The Right made a particularly bad error when the economy collapsed in 2008: they turned the anti-socialist volume up instead of down. In the early days of the crisis, when it looked like there could be another 1930s-style depression, their obsessive anti-socialist commentary actually spiked. It was more a reflection of the Right’s own internal anxieties than any real threat at the time. But ironically, all the talk of socialism ended up inoculating people and helped make the threat real.
The Great Recession was devastating for ordinary Americans. Obama’s leadership through the crisis was hardly socialist in character (see: bank bailouts). But when he did try to modestly alleviate Americans’ economic suffering, as with the Affordable Care Act, he was met with untempered scaremongering about a socialist takeover. This despite the fact that the ACA was actually designed to preserve the private insurance industry — unlike its more socialist cousin Medicare for All, which replaces that industry with a universal tax-funded social program.
Still, it seemed to many like a step in the right direction — especially Medicaid expansion, which was always the most popular provision of the ACA (and is incidentally the least capitalist provision, Medicaid being a tax-funded public insurance program).

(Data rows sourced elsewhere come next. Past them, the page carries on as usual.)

--- src/rtl/cla_pipe.sv ---
// Pipelined carry-lookahead adder/subtractor with C/V/Z flags.
// The operand is split into STAGES equal slices. Stage k adds slice k using
// the carry registered by stage k-1. Results already computed, together with
// the operand slices not yet added, move forward with the data. A single
// advance signal stalls or shifts every stage at once.
module cla_pipe #(
  parameter int WIDTH  = 64,
  parameter int STAGES = 4,
  parameter int GROUP  = 4
) (
  input  logic             in_clk,
  input  logic             in_reset,
  input  logic             in_valid,
  output logic             out_ready,
  input  logic [WIDTH-1:0] in_x,
  input  logic [WIDTH-1:0] in_y,
  input  logic             in_carry,
  input  logic             in_sub,
  output logic             out_valid,
  input  logic             in_ready,
  output logic [WIDTH-1:0] out_sum,
  output logic             out_carry,
  output logic             out_overflow,
  output logic             out_zero
);

  localparam int SW   = WIDTH / STAGES;            // slice width
  localparam int NG   = SW / GROUP;                // lookahead groups per slice
  localparam int NOPS = (STAGES > 1) ? STAGES - 1 : 1;
  localparam int LAST = STAGES - 1;

  // Lookahead adder for one slice. Returns {carry_out, sum}. Group generate
  // and propagate terms set the carry into each group. Inside a group each
  // bit's carry is built from the prefix generate/propagate terms and the
  // group carry-in, not from the previous bit's carry.
  function automatic logic [SW:0] cla_add(input logic [SW-1:0] a,
                                          input logic [SW-1:0] b,
                                          input logic          cin);
    logic [SW-1:0] g;
    logic [SW-1:0] p;
    logic [SW-1:0] s;
    logic [NG:0]   gc;
    logic          gg;
    logic          gp;
    logic          pg;
    logic          pp;
    g     = a & b;
    p     = a ^ b;
    s     = '0;
    gc    = '0;
    gc[0] = cin;
    for (int n = 0; n < NG; n++) begin
      gg = 1'b0;
      gp = 1'b1;
      for (int j = 0; j < GROUP; j++) begin
        gg = g[n*GROUP+j] | (p[n*GROUP+j] & gg);
        gp = gp & p[n*GROUP+j];
      end
      gc[n+1] = gg | (gp & gc[n]);
    end
    for (int n = 0; n < NG; n++) begin
      pg = 1'b0;
      pp = 1'b1;
      for (int j = 0; j < GROUP; j++) begin
        s[n*GROUP+j] = p[n*GROUP+j] ^ (pg | (pp & gc[n]));
        pg = g[n*GROUP+j] | (p[n*GROUP+j] & pg);
        pp = pp & p[n*GROUP+j];
      end
    end
    return {gc[NG], s};
  endfunction

  // Pipeline state
  logic [STAGES-1:0] valid_q;
  logic [WIDTH-1:0]  sum_q   [STAGES];
  logic              carry_q [STAGES];
  logic [WIDTH-1:0]  x_q     [NOPS];
  logic [WIDTH-1:0]  y_q     [NOPS];
  logic              ovf_q;
  logic              zero_q;

  // Per-stage inputs and next-state values
  logic [WIDTH-1:0]  src_x   [STAGES];
  logic [WIDTH-1:0]  src_y   [STAGES];
  logic              src_c   [STAGES];
  logic [WIDTH-1:0]  src_sum [STAGES];
  logic [WIDTH-1:0]  sum_d   [STAGES];
  logic              carry_d [STAGES];
  logic              ovf_d;
  logic              zero_d;

  logic              advance;
  logic [WIDTH-1:0]  y_eff;
  logic              cin_eff;

  // The whole pipe moves when the output slot is empty or being consumed.
  assign advance   = in_ready | ~valid_q[LAST];
  assign out_ready = advance;

  // Subtract is x + ~y + ~borrow.
  assign y_eff   = in_sub ? ~in_y : in_y;
  assign cin_eff = in_sub ? ~in_carry : in_carry;

  assign src_x[0]   = in_x;
  assign src_y[0]   = y_eff;
  assign src_c[0]   = cin_eff;
  assign src_sum[0] = '0;

  // Each stage reads what the previous stage registered.
  for (genvar k = 1; k < STAGES; k++) begin : g_link
    assign src_x[k]   = x_q[k-1];
    assign src_y[k]   = y_q[k-1];
    assign src_c[k]   = carry_q[k-1];
    assign src_sum[k] = sum_q[k-1];
  end

  for (genvar k = 0; k < STAGES; k++) begin : g_stage
    logic [SW:0] r;
    assign r = cla_add(src_x[k][k*SW +: SW], src_y[k][k*SW +: SW], src_c[k]);
    assign carry_d[k] = r[SW];

    // Pass lower result slices through and insert this stage's slice.
    always_comb begin
      // NOTE: assign the whole vector first so no path leaves it unassigned (no latch).
      sum_d[k]              = src_sum[k];
      sum_d[k][k*SW +: SW]  = r[SW-1:0];
    end
  end

  // Flags come from the complete result in the final stage.
  assign ovf_d  = (src_x[LAST][WIDTH-1] == src_y[LAST][WIDTH-1]) &
                  (sum_d[LAST][WIDTH-1] != src_x[LAST][WIDTH-1]);
  assign zero_d = ~|sum_d[LAST];

  // Beat valid bits: cleared by reset, shifted on advance.
  always_ff @(posedge in_clk) begin
    if (in_reset) begin
      valid_q <= '0;
    end else if (advance) begin
      for (int k = STAGES - 1; k > 0; k--) begin
        valid_q[k] <= valid_q[k-1];
      end
      valid_q[0] <= in_valid;
    end
  end

  // Datapath registers: load on advance, hold otherwise.
  always_ff @(posedge in_clk) begin
    // NOTE: data registers have no reset; the valid bits alone say whether they mean anything.
    if (advance) begin
      for (int k = 0; k < STAGES; k++) begin
        sum_q[k]   <= sum_d[k];
        carry_q[k] <= carry_d[k];
      end
      for (int k = 0; k < STAGES - 1; k++) begin
        x_q[k] <= src_x[k];
        y_q[k] <= src_y[k];
      end
      ovf_q  <= ovf_d;
      zero_q <= zero_d;
    end
  end

  assign out_valid    = valid_q[LAST];
  assign out_sum      = sum_q[LAST];
  assign out_carry    = carry_q[LAST];
  assign out_overflow = ovf_q;
  assign out_zero     = zero_q;

endmodule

And yet when the Democrats fought for it, Republicans accused them of being socialists and communists.
People got sick of it. They were fighting to pay rent, to pay off loans, to keep the house or the car, to afford tuition. They stopped caring if a proposal was vulnerable to allegations of socialism, because apparently everything that threatened corporate profits was. Maybe the ACA was the last straw, or maybe it was something else, but by the time the fog of recession lifted, popular associations with socialism had shifted dramatically.

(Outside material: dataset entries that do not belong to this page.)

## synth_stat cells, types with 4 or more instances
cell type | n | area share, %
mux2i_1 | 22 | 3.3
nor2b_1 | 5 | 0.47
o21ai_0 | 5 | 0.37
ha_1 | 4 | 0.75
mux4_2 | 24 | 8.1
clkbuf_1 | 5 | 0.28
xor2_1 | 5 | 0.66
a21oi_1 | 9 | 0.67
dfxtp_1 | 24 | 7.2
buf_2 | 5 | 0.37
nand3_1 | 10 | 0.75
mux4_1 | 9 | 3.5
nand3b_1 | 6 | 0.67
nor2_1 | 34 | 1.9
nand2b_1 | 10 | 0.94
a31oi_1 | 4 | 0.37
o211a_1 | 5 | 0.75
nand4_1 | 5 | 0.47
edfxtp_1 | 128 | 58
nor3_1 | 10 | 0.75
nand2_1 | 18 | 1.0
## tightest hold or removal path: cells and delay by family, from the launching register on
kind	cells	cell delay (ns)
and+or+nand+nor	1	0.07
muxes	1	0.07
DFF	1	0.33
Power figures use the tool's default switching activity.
$ cat src/rtl/box_overlap.sv
// box_overlap: combinational, inclusive axis-aligned box overlap test.
//   a_x_i/a_y_i : top-left of box A (A_W x A_H)
//   b_x_i/b_y_i : top-left of box B (B_W x B_H)
//   overlap_o   : 1 when the boxes share at least one pixel
// Sums are widened by one bit so edges past the screen never wrap.
module box_overlap #(
   parameter int unsigned A_W = 34,
   parameter int unsigned A_H = 33,
   parameter int unsigned B_W = 8,
   parameter int unsigned B_H = 8
) (
   input  logic [9:0] a_x_i,
   input  logic [8:0] a_y_i,
   input  logic [9:0] b_x_i,
   input  logic [8:0] b_y_i,
   output logic       overlap_o
);

   logic [10:0] ax, bx;
   logic [9:0]  ay, by;
   logic        x_ok, y_ok;

   assign ax = {1'b0, a_x_i};
   assign bx = {1'b0, b_x_i};
   assign ay = {1'b0, a_y_i};
   assign by = {1'b0, b_y_i};

   assign x_ok = (bx <= ax + 11'(A_W - 1)) && (bx + 11'(B_W - 1) >= ax);
   assign y_ok = (by <= ay + 10'(A_H - 1)) && (by + 10'(B_H - 1) >= ay);

   assign overlap_o = x_ok & y_ok;

endmodule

This was the climate in which Bernie Sanders’ dark-horse presidential candidacy grew overnight. Bernie saw people’s softened resistance to socialism and took it a step further, articulating a positive political vision and suggesting that socialism is exactly the direction we need to be heading.

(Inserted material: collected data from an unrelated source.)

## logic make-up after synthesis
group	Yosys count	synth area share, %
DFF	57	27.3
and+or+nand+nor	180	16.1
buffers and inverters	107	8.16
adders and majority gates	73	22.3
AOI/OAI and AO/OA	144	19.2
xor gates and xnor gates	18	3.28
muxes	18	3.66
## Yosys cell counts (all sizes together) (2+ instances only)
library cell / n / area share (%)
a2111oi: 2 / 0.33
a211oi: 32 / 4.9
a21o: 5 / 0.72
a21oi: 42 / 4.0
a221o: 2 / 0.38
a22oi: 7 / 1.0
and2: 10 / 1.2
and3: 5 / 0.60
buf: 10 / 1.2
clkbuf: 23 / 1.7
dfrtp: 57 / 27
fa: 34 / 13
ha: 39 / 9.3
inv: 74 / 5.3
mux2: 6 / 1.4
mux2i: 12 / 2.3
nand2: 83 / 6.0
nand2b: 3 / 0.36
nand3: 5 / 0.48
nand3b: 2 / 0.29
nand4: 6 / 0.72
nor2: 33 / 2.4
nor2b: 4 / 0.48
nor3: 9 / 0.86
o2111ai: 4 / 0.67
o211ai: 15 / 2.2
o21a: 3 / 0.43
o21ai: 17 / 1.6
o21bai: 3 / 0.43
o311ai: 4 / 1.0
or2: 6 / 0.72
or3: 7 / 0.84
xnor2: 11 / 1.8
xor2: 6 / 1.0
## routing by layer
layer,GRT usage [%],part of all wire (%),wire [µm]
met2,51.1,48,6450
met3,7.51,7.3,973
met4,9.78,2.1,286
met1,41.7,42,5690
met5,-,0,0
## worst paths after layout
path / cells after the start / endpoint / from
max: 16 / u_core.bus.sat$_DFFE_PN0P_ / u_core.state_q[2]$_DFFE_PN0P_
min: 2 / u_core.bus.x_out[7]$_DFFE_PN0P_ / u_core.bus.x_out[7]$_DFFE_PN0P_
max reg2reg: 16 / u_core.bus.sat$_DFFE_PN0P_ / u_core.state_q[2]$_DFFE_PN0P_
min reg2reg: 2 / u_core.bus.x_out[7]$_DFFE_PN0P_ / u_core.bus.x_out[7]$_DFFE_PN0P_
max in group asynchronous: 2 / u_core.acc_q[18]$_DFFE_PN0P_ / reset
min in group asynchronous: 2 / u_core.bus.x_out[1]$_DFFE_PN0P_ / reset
===== config.mk =====
export PLATFORM = sky130hd
export DESIGN_NAME = serv_ibus_resp
export DESIGN_NICKNAME = d
export VERILOG_FILES = /design/src/rtl/serv_ibus_resp_pkg.sv /design/src/rtl/serv_ibus_resp_lasthit.sv /design/src/rtl/serv_ibus_resp.sv
export SDC_FILE = /design/constraint.sdc
export NUM_CORES = 1
export LEC_CHECK = 0
export CAP_MARGIN = 20
export CORE_MARGIN = 5
export CORE_UTILIZATION = 39
export CTS_BUF_LIST = sky130_fd_sc_hd__clkbuf_8
export DETAILED_ROUTE_END_ITERATION = 10
export PLACE_DENSITY_LB_ADDON = 0.25
export SLEW_MARGIN = 40
export SYNTH_ARGS = -nofsm -noshare
export SYNTH_HDL_FRONTEND = slang
export SYNTH_SLANG_ARGS = --single-unit

===== constraint.sdc =====
create_clock -name clk -period 1.7 [get_ports clk]
set_input_delay 0.255 -clock clk [delete_from_list [all_inputs] [get_ports clk]]
set_output_delay 0.255 -clock clk [all_outputs]
set_load 0.01 [all_outputs]

===== src/rtl/serv_ibus_resp_pkg.sv =====
// Shared definitions for the byte-serial instruction-bus responder.
package serv_ibus_pkg;

    typedef enum logic [1:0] {
        IDLE  = 2'd0,
        FETCH = 2'd1,
        ACK   = 2'd2
    } state_t;

    localparam int BYTES_PER_WORD = 4;
    localparam int FETCH_LAT      = 5;
    localparam int HIT_LAT        = 1;

endpackage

Since then, Bernie’s emergence since as a major political player has sealed the deal: socialism is no longer taboo. And it can no longer be taken for granted that the term evokes dictatorship and uniformity. To millions of people who are inspired by Bernie Sanders and Alexandria Ocasio-Cortez, the word instead evokes fairness, dignity, and solidarity.
By voiding socialism of meaning — and better yet, associating it with changes people actually want — Fox News and company paved the way for Bernie Sanders and the rise of democratic socialism here in the beating heart of global capitalism. For those of us who truly do desire a transformed economic system, this is a moment of enormous political opportunity. And in part we have Bill O’Reilly, Sean Hannity, Glenn Beck, Tucker Carlson, and the rest of the gang to thank for it.
Ocasio-Cortez relished the opportunity to respond to Hegseth.
“The GOP is so disconnected from the basic idea that people should be paid enough to live,” she tweeted, “that Fox actually thinks me paying a living wage in my office is ‘communism.’ So the next time GOP screams ‘socialist,’ know that’s their go-to attack for any common-sense, humane policy.”
It was a pitch-perfect response, further tying socialism to the idea of fairness and demonstrating how out of touch the Right is with the growing appetite for redistribution and equality.
The Right’s habit of calling everything socialism is far from new, but it has never been less troubling. What used to be a savvy scare tactic for reactionaries is now a recruitment strategy for the other team. Unfortunately for them, and blessedly for us, that socialist threat isn’t fictitious anymore.